_Required work_
Every line from the one containing "fault <= 1'b0;" to the one containing "dropCount <= '0;" in the records below, both included, must be set down exactly, and no other line.

_Stored records_
**src/rtl/vga_timing_gen_if.sv**
```systemverilog
// Raster timing bundle from vga_timing_gen to the colour logic.
// frameCount exists only when VGA_FRAME_COUNT_EN is defined.
interface vga_timing_gen_if;
  logic       screenEnd;
  logic       active;
  logic       hSync;
  logic       vSync;
  logic [9:0] x;
  logic [8:0] y;
`ifdef VGA_FRAME_COUNT_EN
  logic [15:0] frameCount;

  modport master (
    output screenEnd, active, hSync, vSync,
    output x, y, frameCount
  );
  modport slave (
    input screenEnd, active, hSync, vSync,
    input x, y, frameCount
  );
`else
  modport master (
    output screenEnd, active, hSync, vSync,
    output x, y
  );
  modport slave (
    input screenEnd, active, hSync, vSync,
    input x, y
  );
`endif
endinterface

```
**src/rtl/vga_timing_gen.sv**
```systemverilog
// Free-running 640x480@60 raster timing generator (25 MHz pixel clock).
// Optional 16-bit frame counter enabled by VGA_FRAME_COUNT_EN.
module vga_timing_gen #(
  parameter int WIDTH   = 640,
  parameter int HEIGHT  = 480,
  parameter int H_FRONT = 16,
  parameter int H_SYNC  = 96,
  parameter int H_BACK  = 48,
  parameter int V_FRONT = 10,
  parameter int V_SYNC  = 2,
  parameter int V_BACK  = 33
) (
  input  logic clk25,
  input  logic reset,
  vga_timing_gen_if.master vga
);

  localparam int H_TOTAL =
    WIDTH + H_FRONT + H_SYNC + H_BACK;
  localparam int V_TOTAL =
    HEIGHT + V_FRONT + V_SYNC + V_BACK;

  localparam logic [10:0] H_LAST =
    11'(H_TOTAL - 1);
  localparam logic [9:0]  V_LAST =
    10'(V_TOTAL - 1);
  localparam logic [10:0] H_VIS  = 11'(WIDTH);
  localparam logic [9:0]  V_VIS  = 10'(HEIGHT);
  localparam logic [10:0] HS_BEG =
    11'(WIDTH + H_FRONT);
  localparam logic [10:0] HS_END =
    11'(WIDTH + H_FRONT + H_SYNC);
  localparam logic [9:0]  VS_BEG =
    10'(HEIGHT + V_FRONT);
  localparam logic [9:0]  VS_END =
    10'(HEIGHT + V_FRONT + V_SYNC);

  logic [10:0] hCount;
  logic [9:0]  vCount;
  logic        h_last;
  logic        v_last;
  logic        h_vis;
  logic        v_vis;

  assign h_last = (hCount == H_LAST);
  assign v_last = (vCount == V_LAST);
  assign h_vis  = (hCount < H_VIS);
  assign v_vis  = (vCount < V_VIS);

  always_ff @(posedge clk25 or posedge reset) begin
    if (reset) begin
      hCount <= '0;
      vCount <= '0;
    end else if (h_last) begin
      hCount <= '0;
      vCount <= v_last ? '0 : vCount + 10'd1;
    end else begin
      hCount <= hCount + 11'd1;
    end
  end

  // Outputs decode the counters directly, no pipeline delay.
  assign vga.active = h_vis & v_vis;
  assign vga.x      = h_vis ? hCount[9:0] : '0;
  assign vga.y      = v_vis ? vCount[8:0] : '0;
  assign vga.hSync  =
    ~((hCount >= HS_BEG) & (hCount < HS_END));
  assign vga.vSync  =
    ~((vCount >= VS_BEG) & (vCount < VS_END));
  assign vga.screenEnd =
    (hCount == H_VIS) & (vCount == V_VIS);

`ifdef VGA_FRAME_COUNT_EN
  logic [15:0] frame_q;

  always_ff @(posedge clk25 or posedge reset) begin
    if (reset)
      frame_q <= '0;
    else if (h_last & v_last)
      frame_q <= frame_q + 16'd1;
  end

  assign vga.frameCount = frame_q;
`endif

endmodule

```
**src/flat_wrapper.sv**
```systemverilog
// flat-port wrapper written by rule: the top's interface ports become plain ports
module vga_timing_gen_flat 
#(
  parameter int WIDTH   = 640,
  parameter int HEIGHT  = 480,
  parameter int H_FRONT = 16,
  parameter int H_SYNC  = 96,
  parameter int H_BACK  = 48,
  parameter int V_FRONT = 10,
  parameter int V_SYNC  = 2,
  parameter int V_BACK  = 33
)
  (clk25, reset, vga_screenEnd, vga_active, vga_hSync, vga_vSync, vga_x, vga_y);
  vga_timing_gen_if vga_i ();
  input  logic clk25;
  input  logic reset;
  output wire logic [$bits(vga_i.screenEnd)-1:0] vga_screenEnd;
  output wire logic [$bits(vga_i.active)-1:0] vga_active;
  output wire logic [$bits(vga_i.hSync)-1:0] vga_hSync;
  output wire logic [$bits(vga_i.vSync)-1:0] vga_vSync;
  output wire logic [$bits(vga_i.x)-1:0] vga_x;
  output wire logic [$bits(vga_i.y)-1:0] vga_y;
  assign vga_screenEnd = vga_i.screenEnd;
  assign vga_active = vga_i.active;
  assign vga_hSync = vga_i.hSync;
  assign vga_vSync = vga_i.vSync;
  assign vga_x = vga_i.x;
  assign vga_y = vga_i.y;
  vga_timing_gen #(.WIDTH(WIDTH), .HEIGHT(HEIGHT), .H_FRONT(H_FRONT), .H_SYNC(H_SYNC), .H_BACK(H_BACK), .V_FRONT(V_FRONT), .V_SYNC(V_SYNC), .V_BACK(V_BACK)) u_core (.clk25(clk25), .reset(reset), .vga(vga_i));
endmodule
```
<file path="src/rtl/fetch_queue_unit_pkg.sv">
// Shared fetch-stage helpers: PC step size and redirect alignment mask.
// Latency: none, constants and pure functions only.
// Backpressure: not applicable.
package fetch_queue_unit_pkg;

    // Widest address the alignment helper can produce a mask for.
    localparam int FQ_MAX_ADDR_WIDTH = 64;

    // Bytes the PC advances per fetched word.
    function automatic int byteInc(input int dataWidth);
        return dataWidth / 8;
    endfunction

    // Mask that clears the byte-offset bits of a word-aligned address.
    function automatic logic [FQ_MAX_ADDR_WIDTH-1:0] alignMask(input int bytesPerWord);
        return ~(FQ_MAX_ADDR_WIDTH'(bytesPerWord) - FQ_MAX_ADDR_WIDTH'(1));
    endfunction

endpackage

</file>
<file path="src/rtl/fetch_sync_fifo.sv">
// Generic synchronous FIFO with flush, used for the fetch queue and the request-tag FIFO.
// Latency: a pushed entry is visible at the head the cycle after its push edge.
// Backpressure: a push into a full FIFO without a same-cycle pop is dropped; owners hold credit instead.
module fetch_sync_fifo #(
    parameter int WIDTH = 64,
    parameter int DEPTH = 4
) (
    input  logic                   clk,
    input  logic                   resetN,
    input  logic                   push,
    input  logic [WIDTH-1:0]       pushData,
    input  logic                   pop,
    input  logic                   flush,
    output logic [WIDTH-1:0]       headData,
    output logic [$clog2(DEPTH):0] count
);

    localparam int AW    = $clog2(DEPTH);
    localparam int CNT_W = AW + 1;

    logic [WIDTH-1:0] mem [DEPTH];
    logic [AW-1:0]    wrPtr;
    logic [AW-1:0]    rdPtr;
    logic             doPush;
    logic             doPop;

    assign doPop    = pop && (count != '0);
    assign doPush   = push && ((count != CNT_W'(DEPTH)) || doPop);
    assign headData = mem[rdPtr];

    // Storage array: written on accepted pushes, no reset needed.
    always_ff @(posedge clk) begin
        if (doPush) begin
            mem[wrPtr] <= pushData;
        end
    end

    // Pointers and occupancy; flush empties the FIFO and overrides any push/pop.
    always_ff @(posedge clk) begin
        if (!resetN || flush) begin
            wrPtr <= '0;
            rdPtr <= '0;
            count <= '0;
        end else begin
            if (doPush) begin
                wrPtr <= wrPtr + AW'(1);
            end
            if (doPop) begin
                rdPtr <= rdPtr + AW'(1);
            end
            count <= count + CNT_W'(doPush) - CNT_W'(doPop);
        end
    end

endmodule

</file>
<file path="src/rtl/fetch_queue_unit.sv">
// Decoupled fetch front end with prefetch queue; FETCH_ALIGN_CHECK_EN adds a sticky misaligned-redirect fault.
// Latency: a response accepted at edge N is presented to decode after edge N; redirect refetches from edge N+1.
// Backpressure: decode stalls via outReady; issue is credit-limited so every response has a queue slot.
module fetch_queue_unit
    import fetch_queue_unit_pkg::*;
#(
    parameter int                    ADDR_WIDTH   = 32,
    parameter int                    DATA_WIDTH   = 32,
    parameter int                    DEPTH        = 4,
    parameter logic [ADDR_WIDTH-1:0] RESET_VECTOR = '0
) (
    input  logic                  clk,
    input  logic                  resetN,
    input  logic                  redirect,
    input  logic [ADDR_WIDTH-1:0] redirectPc,
    output logic                  reqValid,
    input  logic                  reqReady,
    output logic [ADDR_WIDTH-1:0] reqAddr,
    input  logic                  respValid,
    input  logic [DATA_WIDTH-1:0] respData,
    output logic                  outValid,
    input  logic                  outReady,
    output logic [DATA_WIDTH-1:0] outInstr,
    output logic [ADDR_WIDTH-1:0] outPc,
    output logic                  fault
);

    localparam int                    CNT_W        = $clog2(DEPTH) + 1;
    localparam int                    BYTE_INC     = byteInc(DATA_WIDTH);
    localparam logic [ADDR_WIDTH-1:0] PC_STEP      = ADDR_WIDTH'(BYTE_INC);
    localparam logic [ADDR_WIDTH-1:0] ALIGN_MASK   = ADDR_WIDTH'(alignMask(BYTE_INC));
    localparam logic [CNT_W:0]        CREDIT_LIMIT = (CNT_W + 1)'(DEPTH);

    typedef struct packed {
        logic [ADDR_WIDTH-1:0] pc;
        logic [DATA_WIDTH-1:0] instr;
    } fetchEntry_t;

    logic [ADDR_WIDTH-1:0] pc;
    logic [ADDR_WIDTH-1:0] redirectTarget;
    logic [ADDR_WIDTH-1:0] tagHead;
    logic [CNT_W-1:0]      dropCount;
    logic [CNT_W-1:0]      tagCount;
    logic [CNT_W-1:0]      queueCount;
    logic [CNT_W-1:0]      outstanding;
    fetchEntry_t           queueHead;
    fetchEntry_t           queuePushEntry;
    logic                  issue;
    logic                  respLive;
    logic                  respKeep;

    // Every in-flight request is either still tagged (live) or marked stale, so
    // the outstanding count is derived rather than kept as a separate register.
    assign outstanding = tagCount + dropCount;

    // Credit counts stale requests too: it is conservative but never overflows the queue.
    assign reqValid = resetN && !redirect && !fault &&
                      (({1'b0, outstanding} + {1'b0, queueCount}) < CREDIT_LIMIT);
    assign reqAddr  = pc;
    assign issue    = reqValid && reqReady;

    // A response with nothing in flight is ignored so the counters cannot underflow.
    assign respLive = respValid && (outstanding != '0);
    assign respKeep = respLive && !redirect && (dropCount == '0);

    assign queuePushEntry = '{pc: tagHead, instr: respData};

    assign outValid = (queueCount != '0);
    assign outInstr = queueHead.instr;
    assign outPc    = queueHead.pc;

`ifdef FETCH_ALIGN_CHECK_EN
    assign redirectTarget = redirectPc;

    // Misaligned redirect latches a fault that blocks issue until reset.
    always_ff @(posedge clk) begin
        if (!resetN) begin
            fault <= 1'b0;
        end else if (redirect && (|(redirectPc & ~ALIGN_MASK))) begin
            fault <= 1'b1;
        end
    end
`else
    assign redirectTarget = redirectPc & ALIGN_MASK;
    assign fault          = 1'b0;
`endif

    // PC and stale-response bookkeeping; redirect wins over issue and response.
    always_ff @(posedge clk) begin
        if (!resetN) begin
            pc        <= RESET_VECTOR;
            dropCount <= '0;
        end else if (redirect) begin
            pc        <= redirectTarget;
            dropCount <= outstanding - CNT_W'(respLive);
        end else begin
            if (issue) begin
                pc <= pc + PC_STEP;
            end
            if (respLive && (dropCount != '0)) begin
                dropCount <= dropCount - CNT_W'(1);
            end
        end
    end

    fetch_sync_fifo #(
        .WIDTH (ADDR_WIDTH),
        .DEPTH (DEPTH)
    ) tagFifo (
        .clk      (clk),
        .resetN   (resetN),
        .push     (issue),
        .pushData (pc),
        .pop      (respKeep),
        .flush    (redirect),
        .headData (tagHead),
        .count    (tagCount)
    );

    fetch_sync_fifo #(
        .WIDTH ($bits(fetchEntry_t)),
        .DEPTH (DEPTH)
    ) fetchQueue (
        .clk      (clk),
        .resetN   (resetN),
        .push     (respKeep),
        .pushData (queuePushEntry),
        .pop      (outReady && !redirect),
        .flush    (redirect),
        .headData (queueHead),
        .count    (queueCount)
    );

endmodule
</file>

_Response for this exercise_
            fault <= 1'b0;
        end else if (redirect && (|(redirectPc & ~ALIGN_MASK))) begin
            fault <= 1'b1;
        end
    end
`else
    assign redirectTarget = redirectPc & ALIGN_MASK;
    assign fault          = 1'b0;
`endif

    // PC and stale-response bookkeeping; redirect wins over issue and response.
    always_ff @(posedge clk) begin
        if (!resetN) begin
            pc        <= RESET_VECTOR;
            dropCount <= '0;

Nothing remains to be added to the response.